Mean:   0.71 us/update
95%:    1.03 us/update
Max:    1007.14 us/update
Min:    0.01 us/update
0 
0.1 
0.2 
0.3 ******
0.4 ************
0.5 **************
0.6 ****************
0.7 *****************
0.8 ***************
0.9 ***************

These statistics were generated by timing batches of 100 updates in order to reduce the measurement error. The results looks decent, but the histogram shows a fairly wide distribution around the mean. So what’s going on here? Jitter can usually be attributed to memory allocations and cpu cache misses. There are memory allocations occurring in the hash tables and the search trees whenever something is added or removed. Each hash table look up pulls in two cache lines and each search tree operation pulls in many cache lines. How can we improve the cache efficiency of the feed handler?

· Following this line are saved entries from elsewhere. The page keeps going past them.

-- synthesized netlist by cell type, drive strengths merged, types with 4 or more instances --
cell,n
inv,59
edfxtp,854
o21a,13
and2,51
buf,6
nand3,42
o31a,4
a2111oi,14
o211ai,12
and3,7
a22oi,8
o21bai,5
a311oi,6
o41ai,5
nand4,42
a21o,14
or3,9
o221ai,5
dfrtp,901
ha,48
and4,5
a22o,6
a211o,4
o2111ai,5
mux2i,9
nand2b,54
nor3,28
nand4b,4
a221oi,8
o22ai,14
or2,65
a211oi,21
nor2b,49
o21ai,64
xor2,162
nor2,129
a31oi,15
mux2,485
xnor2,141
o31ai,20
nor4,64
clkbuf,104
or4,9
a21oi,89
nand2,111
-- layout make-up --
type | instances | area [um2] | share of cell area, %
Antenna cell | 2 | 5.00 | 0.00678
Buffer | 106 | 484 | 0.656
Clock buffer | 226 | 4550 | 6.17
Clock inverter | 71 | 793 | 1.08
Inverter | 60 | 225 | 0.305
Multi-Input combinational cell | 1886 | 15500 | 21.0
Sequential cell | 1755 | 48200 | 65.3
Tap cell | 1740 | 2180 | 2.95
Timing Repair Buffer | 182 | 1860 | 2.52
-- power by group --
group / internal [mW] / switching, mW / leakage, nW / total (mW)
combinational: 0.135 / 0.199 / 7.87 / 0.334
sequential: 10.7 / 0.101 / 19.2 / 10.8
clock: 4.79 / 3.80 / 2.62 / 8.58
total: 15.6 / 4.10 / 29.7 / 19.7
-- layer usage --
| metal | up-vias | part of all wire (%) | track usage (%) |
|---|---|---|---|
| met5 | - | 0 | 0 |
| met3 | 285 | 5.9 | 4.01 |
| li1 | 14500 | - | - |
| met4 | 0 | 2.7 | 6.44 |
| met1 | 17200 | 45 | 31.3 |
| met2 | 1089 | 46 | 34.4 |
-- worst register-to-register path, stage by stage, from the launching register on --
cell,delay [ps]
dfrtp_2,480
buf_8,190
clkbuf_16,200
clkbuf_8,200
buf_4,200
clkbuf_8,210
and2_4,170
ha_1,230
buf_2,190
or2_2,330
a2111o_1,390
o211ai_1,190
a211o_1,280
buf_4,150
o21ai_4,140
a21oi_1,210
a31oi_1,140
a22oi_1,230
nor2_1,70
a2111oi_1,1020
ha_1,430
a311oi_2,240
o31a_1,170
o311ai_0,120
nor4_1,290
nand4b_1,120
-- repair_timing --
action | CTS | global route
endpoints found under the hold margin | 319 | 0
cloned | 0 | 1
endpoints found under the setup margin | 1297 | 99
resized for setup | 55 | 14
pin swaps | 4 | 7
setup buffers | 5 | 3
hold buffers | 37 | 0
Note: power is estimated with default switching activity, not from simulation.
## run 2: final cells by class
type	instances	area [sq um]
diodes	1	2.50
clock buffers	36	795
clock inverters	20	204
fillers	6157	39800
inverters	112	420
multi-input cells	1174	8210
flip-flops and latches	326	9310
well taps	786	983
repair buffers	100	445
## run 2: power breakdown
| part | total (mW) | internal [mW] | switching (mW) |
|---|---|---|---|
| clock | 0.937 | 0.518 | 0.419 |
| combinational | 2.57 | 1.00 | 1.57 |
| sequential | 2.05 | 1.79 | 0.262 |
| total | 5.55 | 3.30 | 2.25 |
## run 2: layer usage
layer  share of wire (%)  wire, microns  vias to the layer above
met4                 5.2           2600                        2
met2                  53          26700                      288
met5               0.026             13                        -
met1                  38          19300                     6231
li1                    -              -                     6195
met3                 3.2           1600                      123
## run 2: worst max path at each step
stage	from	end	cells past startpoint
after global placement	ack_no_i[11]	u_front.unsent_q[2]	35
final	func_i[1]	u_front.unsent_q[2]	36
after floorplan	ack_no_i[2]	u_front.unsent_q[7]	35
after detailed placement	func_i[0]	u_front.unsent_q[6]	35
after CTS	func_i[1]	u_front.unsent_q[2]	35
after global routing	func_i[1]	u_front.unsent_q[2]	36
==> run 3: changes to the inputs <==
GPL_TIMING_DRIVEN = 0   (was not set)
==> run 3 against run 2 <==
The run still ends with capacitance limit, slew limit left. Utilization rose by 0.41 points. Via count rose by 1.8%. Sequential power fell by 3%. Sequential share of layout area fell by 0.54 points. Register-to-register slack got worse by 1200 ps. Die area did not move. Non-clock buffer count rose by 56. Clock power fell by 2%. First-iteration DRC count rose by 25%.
<file path="config.mk">
export PLATFORM = sky130hd
export DESIGN_NAME = task_slot_state_queue
export DESIGN_NICKNAME = d
export VERILOG_FILES = /design/src/rtl/core/tssq_pkg.sv /design/src/rtl/core/task_slot_state_queue.sv /design/src/rtl/core/tssq_table.sv /design/src/rtl/core/tssq_match.sv
export SDC_FILE = /design/constraint.sdc
export NUM_CORES = 1
export LEC_CHECK = 0
export CAP_MARGIN = 20
export CORE_AREA = 4 4 133 84
export DETAILED_ROUTE_END_ITERATION = 8
export DIE_AREA = 0 0 137 88
export DONT_BUFFER_PORTS = 1
export PLACE_DENSITY = 0.67
export SLEW_MARGIN = 10
export SYNTH_ARGS = -nofsm -noshare
export SYNTH_HDL_FRONTEND = slang
export SYNTH_HIERARCHICAL = 1
export SYNTH_SLANG_ARGS = --single-unit
</file>
<file path="constraint.sdc">
create_clock -name clock -period 9.77 [get_ports clock]
set_input_delay 0.4885 -clock clock [delete_from_list [all_inputs] [get_ports clock]]
set_output_delay 0.4885 -clock clock [all_outputs]
set_load 0.005 [all_outputs]
</file>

One important property of market data is that the updates are exponentially distributed over price. So by keeping the price levels in a sorted array most of the insertions and deletions would only cause a few elements to be moved around and no memory allocations. Furthermore in-order iteration will be cache efficient:

Mean:   0.57 us/update
95%:    0.79 us/update
Max:    992.53 us/update
Min:    0.01 us/update
0 
0.1 
0.2 **
0.3 ************
0.4 ********************
0.5 *************************
0.6 **********************
0.7 **********
0.8 ***
0.9 **

This looks much better and is very consistent even though complexity is O(n) in number of price levels. There are further micro optimizations possible and big gains can be achieved by only processing a small set of symbols.

The implementation is available at github.